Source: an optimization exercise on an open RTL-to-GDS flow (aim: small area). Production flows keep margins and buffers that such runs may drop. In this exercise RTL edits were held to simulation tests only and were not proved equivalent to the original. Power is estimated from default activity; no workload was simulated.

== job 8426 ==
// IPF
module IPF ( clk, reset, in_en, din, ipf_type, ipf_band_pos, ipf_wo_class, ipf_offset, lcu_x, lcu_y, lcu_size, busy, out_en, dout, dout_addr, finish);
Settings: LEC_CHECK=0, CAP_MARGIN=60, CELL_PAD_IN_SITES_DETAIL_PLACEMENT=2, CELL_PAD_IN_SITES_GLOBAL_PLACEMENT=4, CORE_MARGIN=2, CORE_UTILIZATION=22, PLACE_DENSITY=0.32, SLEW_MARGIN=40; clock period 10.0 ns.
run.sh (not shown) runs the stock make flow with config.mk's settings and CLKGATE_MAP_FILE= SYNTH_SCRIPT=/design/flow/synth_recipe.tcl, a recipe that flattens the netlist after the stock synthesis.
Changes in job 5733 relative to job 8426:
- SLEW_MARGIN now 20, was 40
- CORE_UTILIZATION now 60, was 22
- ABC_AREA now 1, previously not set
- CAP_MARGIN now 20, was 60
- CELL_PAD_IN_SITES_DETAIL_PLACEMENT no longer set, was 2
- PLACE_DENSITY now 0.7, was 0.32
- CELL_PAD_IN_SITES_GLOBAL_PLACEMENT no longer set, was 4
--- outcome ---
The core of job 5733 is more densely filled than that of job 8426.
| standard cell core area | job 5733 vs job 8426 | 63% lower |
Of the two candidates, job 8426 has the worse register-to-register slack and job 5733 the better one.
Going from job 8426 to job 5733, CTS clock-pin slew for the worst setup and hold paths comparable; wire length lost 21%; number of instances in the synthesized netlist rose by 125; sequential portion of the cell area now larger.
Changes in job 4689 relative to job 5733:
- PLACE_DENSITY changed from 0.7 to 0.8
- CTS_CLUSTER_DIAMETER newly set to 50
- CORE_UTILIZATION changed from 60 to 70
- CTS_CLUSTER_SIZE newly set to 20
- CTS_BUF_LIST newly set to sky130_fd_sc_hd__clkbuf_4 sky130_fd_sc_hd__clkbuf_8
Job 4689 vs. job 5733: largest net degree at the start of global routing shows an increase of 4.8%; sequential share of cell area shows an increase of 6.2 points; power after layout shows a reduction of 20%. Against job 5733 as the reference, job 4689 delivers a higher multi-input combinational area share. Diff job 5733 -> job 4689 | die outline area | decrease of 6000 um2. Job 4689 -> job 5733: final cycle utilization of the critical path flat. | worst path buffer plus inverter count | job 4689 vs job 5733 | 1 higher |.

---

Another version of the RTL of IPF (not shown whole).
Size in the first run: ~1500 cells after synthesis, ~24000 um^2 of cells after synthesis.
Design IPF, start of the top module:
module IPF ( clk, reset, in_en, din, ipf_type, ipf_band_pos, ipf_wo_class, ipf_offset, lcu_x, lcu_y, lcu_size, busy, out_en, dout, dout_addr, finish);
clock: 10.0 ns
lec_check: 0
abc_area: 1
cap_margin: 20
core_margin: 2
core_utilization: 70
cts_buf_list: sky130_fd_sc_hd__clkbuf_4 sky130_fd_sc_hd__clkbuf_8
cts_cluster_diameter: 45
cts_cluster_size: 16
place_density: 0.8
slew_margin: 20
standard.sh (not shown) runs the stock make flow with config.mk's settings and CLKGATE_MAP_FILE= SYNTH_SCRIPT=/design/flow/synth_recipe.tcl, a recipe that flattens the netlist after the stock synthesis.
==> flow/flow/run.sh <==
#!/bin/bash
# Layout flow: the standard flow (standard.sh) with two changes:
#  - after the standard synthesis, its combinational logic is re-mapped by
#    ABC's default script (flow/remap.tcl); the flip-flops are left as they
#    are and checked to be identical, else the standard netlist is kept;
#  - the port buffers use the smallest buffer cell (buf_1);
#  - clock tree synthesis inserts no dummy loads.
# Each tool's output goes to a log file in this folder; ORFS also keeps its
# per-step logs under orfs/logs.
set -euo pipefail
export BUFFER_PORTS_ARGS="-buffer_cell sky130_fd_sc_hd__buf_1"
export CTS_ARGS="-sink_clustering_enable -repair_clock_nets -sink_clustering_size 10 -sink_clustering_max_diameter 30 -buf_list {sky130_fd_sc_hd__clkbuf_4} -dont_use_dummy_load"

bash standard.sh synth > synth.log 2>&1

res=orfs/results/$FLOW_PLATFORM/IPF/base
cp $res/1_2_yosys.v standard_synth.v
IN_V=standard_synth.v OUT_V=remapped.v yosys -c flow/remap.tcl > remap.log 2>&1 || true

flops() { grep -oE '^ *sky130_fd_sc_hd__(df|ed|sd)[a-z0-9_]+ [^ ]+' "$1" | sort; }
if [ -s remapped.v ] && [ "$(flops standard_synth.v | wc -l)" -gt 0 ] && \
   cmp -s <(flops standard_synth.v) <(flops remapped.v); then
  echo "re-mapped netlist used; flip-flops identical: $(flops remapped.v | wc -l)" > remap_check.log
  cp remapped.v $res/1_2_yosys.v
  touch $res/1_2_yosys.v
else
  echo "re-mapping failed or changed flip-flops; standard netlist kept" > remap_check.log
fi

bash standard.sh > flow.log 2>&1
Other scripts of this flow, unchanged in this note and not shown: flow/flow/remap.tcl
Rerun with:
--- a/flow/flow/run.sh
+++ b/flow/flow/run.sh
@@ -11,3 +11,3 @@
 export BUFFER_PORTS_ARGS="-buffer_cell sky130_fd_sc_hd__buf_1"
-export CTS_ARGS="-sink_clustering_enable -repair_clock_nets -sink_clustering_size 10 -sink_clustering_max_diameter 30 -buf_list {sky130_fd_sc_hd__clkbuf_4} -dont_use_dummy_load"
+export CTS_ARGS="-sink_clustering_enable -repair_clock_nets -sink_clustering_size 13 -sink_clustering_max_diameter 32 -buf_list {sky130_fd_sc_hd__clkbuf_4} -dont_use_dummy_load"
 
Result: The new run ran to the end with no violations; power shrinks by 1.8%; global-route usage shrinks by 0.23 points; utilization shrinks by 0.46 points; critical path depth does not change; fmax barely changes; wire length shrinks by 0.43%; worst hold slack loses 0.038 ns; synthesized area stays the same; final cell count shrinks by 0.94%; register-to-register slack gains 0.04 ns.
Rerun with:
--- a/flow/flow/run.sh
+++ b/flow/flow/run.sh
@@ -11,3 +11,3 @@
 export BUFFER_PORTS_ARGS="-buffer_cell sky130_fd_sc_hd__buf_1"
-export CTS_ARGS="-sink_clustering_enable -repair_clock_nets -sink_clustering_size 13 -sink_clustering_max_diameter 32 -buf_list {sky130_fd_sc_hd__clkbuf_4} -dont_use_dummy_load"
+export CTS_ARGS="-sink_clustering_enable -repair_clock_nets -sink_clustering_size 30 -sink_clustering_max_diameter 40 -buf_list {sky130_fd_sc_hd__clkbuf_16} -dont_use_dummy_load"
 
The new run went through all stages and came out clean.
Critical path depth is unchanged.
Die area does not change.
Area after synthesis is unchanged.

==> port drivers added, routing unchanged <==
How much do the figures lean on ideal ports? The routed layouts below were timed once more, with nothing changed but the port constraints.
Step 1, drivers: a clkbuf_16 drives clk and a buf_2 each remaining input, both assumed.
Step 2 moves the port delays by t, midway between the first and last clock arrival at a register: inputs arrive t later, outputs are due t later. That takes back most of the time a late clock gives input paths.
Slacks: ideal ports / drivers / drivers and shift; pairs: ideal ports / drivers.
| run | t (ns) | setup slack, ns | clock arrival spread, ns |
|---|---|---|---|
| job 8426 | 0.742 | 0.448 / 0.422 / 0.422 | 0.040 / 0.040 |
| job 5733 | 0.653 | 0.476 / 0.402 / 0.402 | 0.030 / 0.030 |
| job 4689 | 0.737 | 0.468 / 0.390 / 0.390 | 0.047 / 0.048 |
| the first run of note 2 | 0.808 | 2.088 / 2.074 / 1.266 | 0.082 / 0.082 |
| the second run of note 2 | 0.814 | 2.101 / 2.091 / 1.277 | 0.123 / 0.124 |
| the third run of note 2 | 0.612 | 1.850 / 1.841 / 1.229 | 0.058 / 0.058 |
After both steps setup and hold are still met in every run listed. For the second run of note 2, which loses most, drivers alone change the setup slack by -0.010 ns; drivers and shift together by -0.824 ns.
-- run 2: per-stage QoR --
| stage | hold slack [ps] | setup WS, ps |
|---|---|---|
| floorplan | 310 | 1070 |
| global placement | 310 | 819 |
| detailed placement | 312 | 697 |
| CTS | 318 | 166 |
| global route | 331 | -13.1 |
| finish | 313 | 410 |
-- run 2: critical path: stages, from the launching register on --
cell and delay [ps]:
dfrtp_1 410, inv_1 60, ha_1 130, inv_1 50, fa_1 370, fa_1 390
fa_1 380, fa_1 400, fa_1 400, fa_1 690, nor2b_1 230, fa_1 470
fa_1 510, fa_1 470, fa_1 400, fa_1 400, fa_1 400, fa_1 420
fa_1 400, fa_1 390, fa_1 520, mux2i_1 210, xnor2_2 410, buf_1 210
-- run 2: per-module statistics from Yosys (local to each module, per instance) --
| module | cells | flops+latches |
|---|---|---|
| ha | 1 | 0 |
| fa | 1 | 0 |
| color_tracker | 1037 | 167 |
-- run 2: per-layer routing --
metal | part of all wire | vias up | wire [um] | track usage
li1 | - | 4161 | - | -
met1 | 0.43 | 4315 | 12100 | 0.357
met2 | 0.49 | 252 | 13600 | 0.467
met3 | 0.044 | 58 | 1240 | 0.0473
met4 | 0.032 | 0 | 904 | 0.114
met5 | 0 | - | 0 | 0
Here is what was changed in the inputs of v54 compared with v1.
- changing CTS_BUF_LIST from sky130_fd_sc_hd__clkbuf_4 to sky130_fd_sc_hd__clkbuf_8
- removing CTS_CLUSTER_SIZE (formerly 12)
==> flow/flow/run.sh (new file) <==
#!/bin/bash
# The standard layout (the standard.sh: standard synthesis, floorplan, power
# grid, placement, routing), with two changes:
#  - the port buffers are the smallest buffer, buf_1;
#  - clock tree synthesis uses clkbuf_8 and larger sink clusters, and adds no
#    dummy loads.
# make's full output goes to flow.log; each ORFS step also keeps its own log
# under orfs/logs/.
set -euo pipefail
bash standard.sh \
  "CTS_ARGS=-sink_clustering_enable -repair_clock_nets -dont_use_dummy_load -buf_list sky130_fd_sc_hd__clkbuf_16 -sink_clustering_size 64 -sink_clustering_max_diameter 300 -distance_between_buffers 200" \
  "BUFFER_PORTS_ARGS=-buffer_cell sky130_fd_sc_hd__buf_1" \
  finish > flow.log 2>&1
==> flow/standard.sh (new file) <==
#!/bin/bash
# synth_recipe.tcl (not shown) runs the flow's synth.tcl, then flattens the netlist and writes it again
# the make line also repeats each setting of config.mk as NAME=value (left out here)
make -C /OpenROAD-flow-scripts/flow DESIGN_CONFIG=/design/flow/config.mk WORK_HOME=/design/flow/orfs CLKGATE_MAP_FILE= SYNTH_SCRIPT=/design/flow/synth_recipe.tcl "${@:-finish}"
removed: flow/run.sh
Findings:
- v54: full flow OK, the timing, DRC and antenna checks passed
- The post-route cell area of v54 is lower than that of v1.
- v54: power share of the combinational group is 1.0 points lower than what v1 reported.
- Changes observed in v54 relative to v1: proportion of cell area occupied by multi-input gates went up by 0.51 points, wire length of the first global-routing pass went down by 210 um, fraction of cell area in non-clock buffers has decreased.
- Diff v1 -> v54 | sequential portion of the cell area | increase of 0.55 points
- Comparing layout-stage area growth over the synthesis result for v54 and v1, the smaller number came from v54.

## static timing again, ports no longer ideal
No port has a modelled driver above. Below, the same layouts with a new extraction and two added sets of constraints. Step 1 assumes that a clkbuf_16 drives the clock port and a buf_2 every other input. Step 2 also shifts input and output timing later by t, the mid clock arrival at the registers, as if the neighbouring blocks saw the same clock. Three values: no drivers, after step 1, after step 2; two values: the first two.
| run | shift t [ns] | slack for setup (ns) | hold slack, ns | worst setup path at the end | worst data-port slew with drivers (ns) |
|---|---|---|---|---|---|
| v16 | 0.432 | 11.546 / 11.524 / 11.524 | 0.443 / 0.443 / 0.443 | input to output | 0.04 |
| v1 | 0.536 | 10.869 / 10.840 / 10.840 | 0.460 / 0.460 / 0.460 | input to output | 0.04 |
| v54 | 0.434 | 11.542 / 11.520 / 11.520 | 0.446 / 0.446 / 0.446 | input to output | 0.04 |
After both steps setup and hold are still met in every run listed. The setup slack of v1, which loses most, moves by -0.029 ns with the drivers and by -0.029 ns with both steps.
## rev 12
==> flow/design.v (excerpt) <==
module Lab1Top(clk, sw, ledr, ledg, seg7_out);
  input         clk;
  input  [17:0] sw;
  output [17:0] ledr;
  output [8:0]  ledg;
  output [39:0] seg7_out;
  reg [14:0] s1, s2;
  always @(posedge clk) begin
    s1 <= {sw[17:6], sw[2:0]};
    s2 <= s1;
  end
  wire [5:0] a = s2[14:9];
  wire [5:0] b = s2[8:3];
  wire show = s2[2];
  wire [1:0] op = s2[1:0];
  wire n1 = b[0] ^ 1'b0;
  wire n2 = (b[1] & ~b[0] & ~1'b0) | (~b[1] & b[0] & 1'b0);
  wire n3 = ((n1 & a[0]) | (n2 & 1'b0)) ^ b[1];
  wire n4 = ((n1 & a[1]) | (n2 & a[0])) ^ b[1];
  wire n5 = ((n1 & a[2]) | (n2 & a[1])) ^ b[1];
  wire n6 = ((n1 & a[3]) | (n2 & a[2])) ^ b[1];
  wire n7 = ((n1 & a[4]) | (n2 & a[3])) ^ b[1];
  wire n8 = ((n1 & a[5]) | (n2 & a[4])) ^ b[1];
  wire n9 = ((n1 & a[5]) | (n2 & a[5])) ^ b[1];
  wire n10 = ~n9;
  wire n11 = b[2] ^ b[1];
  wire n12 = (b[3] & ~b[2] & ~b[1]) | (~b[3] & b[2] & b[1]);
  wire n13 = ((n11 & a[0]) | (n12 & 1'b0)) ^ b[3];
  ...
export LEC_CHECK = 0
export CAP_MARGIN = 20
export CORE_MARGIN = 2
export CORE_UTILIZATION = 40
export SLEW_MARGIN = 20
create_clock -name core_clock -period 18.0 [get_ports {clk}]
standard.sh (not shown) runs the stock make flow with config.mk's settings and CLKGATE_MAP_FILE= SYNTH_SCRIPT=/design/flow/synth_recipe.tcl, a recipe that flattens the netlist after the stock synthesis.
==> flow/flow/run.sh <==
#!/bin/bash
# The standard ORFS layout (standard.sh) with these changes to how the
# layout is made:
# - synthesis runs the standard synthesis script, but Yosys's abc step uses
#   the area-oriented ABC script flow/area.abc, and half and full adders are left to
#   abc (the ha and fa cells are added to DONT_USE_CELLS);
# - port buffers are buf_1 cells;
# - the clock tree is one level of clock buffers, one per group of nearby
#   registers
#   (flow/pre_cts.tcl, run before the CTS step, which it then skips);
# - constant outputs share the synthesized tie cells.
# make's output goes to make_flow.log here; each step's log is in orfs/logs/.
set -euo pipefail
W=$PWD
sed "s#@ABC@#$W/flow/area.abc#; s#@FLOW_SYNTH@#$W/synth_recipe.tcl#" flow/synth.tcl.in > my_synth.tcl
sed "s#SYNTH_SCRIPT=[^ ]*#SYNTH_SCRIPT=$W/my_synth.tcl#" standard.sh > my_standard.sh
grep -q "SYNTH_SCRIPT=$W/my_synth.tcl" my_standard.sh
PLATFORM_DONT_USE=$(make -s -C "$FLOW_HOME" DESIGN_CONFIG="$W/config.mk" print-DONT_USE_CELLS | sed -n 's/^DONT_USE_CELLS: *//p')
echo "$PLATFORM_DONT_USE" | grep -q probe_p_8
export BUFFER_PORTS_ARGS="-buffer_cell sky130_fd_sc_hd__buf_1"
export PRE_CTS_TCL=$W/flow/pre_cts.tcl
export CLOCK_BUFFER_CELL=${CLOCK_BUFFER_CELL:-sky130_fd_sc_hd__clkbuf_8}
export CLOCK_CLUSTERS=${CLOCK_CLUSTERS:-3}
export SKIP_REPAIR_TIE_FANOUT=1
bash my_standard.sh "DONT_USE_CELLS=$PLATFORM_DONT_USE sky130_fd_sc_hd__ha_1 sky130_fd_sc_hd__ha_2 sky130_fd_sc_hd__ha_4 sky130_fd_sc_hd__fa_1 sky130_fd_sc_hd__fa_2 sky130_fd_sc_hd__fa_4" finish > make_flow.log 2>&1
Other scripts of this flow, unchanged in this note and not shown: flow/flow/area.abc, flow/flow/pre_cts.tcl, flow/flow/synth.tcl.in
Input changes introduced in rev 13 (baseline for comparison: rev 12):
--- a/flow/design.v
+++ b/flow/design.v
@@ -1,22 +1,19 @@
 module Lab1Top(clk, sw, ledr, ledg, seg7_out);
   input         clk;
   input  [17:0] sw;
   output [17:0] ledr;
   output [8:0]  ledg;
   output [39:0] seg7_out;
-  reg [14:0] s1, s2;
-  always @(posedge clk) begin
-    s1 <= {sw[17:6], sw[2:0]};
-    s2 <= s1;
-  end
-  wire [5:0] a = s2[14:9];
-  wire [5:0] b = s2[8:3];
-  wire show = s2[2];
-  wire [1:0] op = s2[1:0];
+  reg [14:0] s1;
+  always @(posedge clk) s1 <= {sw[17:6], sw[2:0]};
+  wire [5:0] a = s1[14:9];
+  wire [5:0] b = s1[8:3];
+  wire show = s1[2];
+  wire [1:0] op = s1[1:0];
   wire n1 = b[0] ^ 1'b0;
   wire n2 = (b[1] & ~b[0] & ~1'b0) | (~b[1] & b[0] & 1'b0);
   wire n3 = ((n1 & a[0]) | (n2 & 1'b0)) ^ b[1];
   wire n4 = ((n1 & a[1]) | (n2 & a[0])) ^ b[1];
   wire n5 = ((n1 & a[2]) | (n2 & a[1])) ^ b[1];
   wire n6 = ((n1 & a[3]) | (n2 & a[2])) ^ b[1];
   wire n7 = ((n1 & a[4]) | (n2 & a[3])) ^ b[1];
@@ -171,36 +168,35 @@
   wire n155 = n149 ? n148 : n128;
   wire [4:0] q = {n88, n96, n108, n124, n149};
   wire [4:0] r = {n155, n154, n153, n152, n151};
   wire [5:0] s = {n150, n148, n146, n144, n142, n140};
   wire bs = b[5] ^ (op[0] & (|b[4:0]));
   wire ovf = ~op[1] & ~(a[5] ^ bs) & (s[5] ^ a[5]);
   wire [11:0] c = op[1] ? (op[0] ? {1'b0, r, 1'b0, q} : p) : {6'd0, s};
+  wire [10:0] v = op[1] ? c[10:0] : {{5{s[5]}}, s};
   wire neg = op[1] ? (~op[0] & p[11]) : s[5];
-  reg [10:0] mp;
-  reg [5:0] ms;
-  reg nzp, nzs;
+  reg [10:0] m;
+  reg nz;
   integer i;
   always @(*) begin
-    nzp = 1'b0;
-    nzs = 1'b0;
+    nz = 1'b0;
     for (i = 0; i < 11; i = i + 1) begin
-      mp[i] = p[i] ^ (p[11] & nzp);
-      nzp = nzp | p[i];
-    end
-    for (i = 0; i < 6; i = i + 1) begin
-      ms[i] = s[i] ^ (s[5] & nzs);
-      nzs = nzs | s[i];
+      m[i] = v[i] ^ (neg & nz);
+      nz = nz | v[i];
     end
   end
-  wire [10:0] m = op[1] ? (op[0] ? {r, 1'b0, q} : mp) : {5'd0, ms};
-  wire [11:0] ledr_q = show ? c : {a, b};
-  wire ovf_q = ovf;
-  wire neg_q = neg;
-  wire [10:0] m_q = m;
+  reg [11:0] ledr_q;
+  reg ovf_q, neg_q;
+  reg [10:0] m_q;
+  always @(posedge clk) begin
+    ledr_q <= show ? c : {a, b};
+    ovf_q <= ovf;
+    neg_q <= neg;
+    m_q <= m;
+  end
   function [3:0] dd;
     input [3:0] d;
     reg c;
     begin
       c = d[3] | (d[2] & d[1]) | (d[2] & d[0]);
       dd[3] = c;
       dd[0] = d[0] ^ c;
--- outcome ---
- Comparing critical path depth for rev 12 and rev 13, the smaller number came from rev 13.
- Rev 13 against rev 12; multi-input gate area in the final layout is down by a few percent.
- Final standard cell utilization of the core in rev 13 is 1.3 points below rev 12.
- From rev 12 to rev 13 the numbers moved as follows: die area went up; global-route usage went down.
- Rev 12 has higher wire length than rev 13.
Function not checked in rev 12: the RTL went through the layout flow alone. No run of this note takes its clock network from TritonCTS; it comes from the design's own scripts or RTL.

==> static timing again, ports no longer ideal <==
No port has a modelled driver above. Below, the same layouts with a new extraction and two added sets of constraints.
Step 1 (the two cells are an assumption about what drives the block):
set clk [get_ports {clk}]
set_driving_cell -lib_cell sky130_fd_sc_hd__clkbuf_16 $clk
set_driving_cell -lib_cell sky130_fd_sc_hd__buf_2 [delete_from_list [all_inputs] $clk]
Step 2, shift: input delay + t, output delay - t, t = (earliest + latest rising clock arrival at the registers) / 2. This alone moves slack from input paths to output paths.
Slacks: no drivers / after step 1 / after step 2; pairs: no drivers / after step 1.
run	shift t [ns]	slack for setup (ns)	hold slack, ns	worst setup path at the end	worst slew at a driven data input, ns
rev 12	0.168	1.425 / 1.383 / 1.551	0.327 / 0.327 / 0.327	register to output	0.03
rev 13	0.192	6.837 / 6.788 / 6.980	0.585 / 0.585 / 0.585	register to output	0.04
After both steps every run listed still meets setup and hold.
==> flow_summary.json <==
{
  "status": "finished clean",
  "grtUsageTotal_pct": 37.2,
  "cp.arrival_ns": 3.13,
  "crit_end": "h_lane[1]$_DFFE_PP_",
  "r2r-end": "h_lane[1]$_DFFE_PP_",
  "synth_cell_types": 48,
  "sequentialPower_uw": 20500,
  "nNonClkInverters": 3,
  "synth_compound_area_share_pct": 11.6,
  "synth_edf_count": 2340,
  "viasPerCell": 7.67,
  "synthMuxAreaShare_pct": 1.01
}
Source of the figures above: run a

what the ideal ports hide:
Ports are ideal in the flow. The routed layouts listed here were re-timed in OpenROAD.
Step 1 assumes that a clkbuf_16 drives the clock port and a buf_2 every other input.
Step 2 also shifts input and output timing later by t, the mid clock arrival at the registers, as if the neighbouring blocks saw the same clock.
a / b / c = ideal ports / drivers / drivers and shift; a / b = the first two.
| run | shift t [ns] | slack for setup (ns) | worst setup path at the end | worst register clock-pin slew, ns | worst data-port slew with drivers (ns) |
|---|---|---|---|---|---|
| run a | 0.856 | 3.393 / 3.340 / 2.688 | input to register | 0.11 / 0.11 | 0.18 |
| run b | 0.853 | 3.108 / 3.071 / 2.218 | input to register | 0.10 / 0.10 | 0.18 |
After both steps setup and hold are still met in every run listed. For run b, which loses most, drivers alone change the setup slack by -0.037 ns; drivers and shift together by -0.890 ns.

**WORK ITEM:**
From the listing above, return the lines starting at the one with "-- run 2: per-stage" and ending at the one with "fa_1 380, fa_1", both kept, exactly as they appear and nothing more.

**TASK OUTPUT:**
-- run 2: per-stage QoR --
| stage | hold slack [ps] | setup WS, ps |
|---|---|---|
| floorplan | 310 | 1070 |
| global placement | 310 | 819 |
| detailed placement | 312 | 697 |
| CTS | 318 | 166 |
| global route | 331 | -13.1 |
| finish | 313 | 410 |
-- run 2: critical path: stages, from the launching register on --
cell and delay [ps]:
dfrtp_1 410, inv_1 60, ha_1 130, inv_1 50, fa_1 370, fa_1 390
fa_1 380, fa_1 400, fa_1 400, fa_1 690, nor2b_1 230, fa_1 470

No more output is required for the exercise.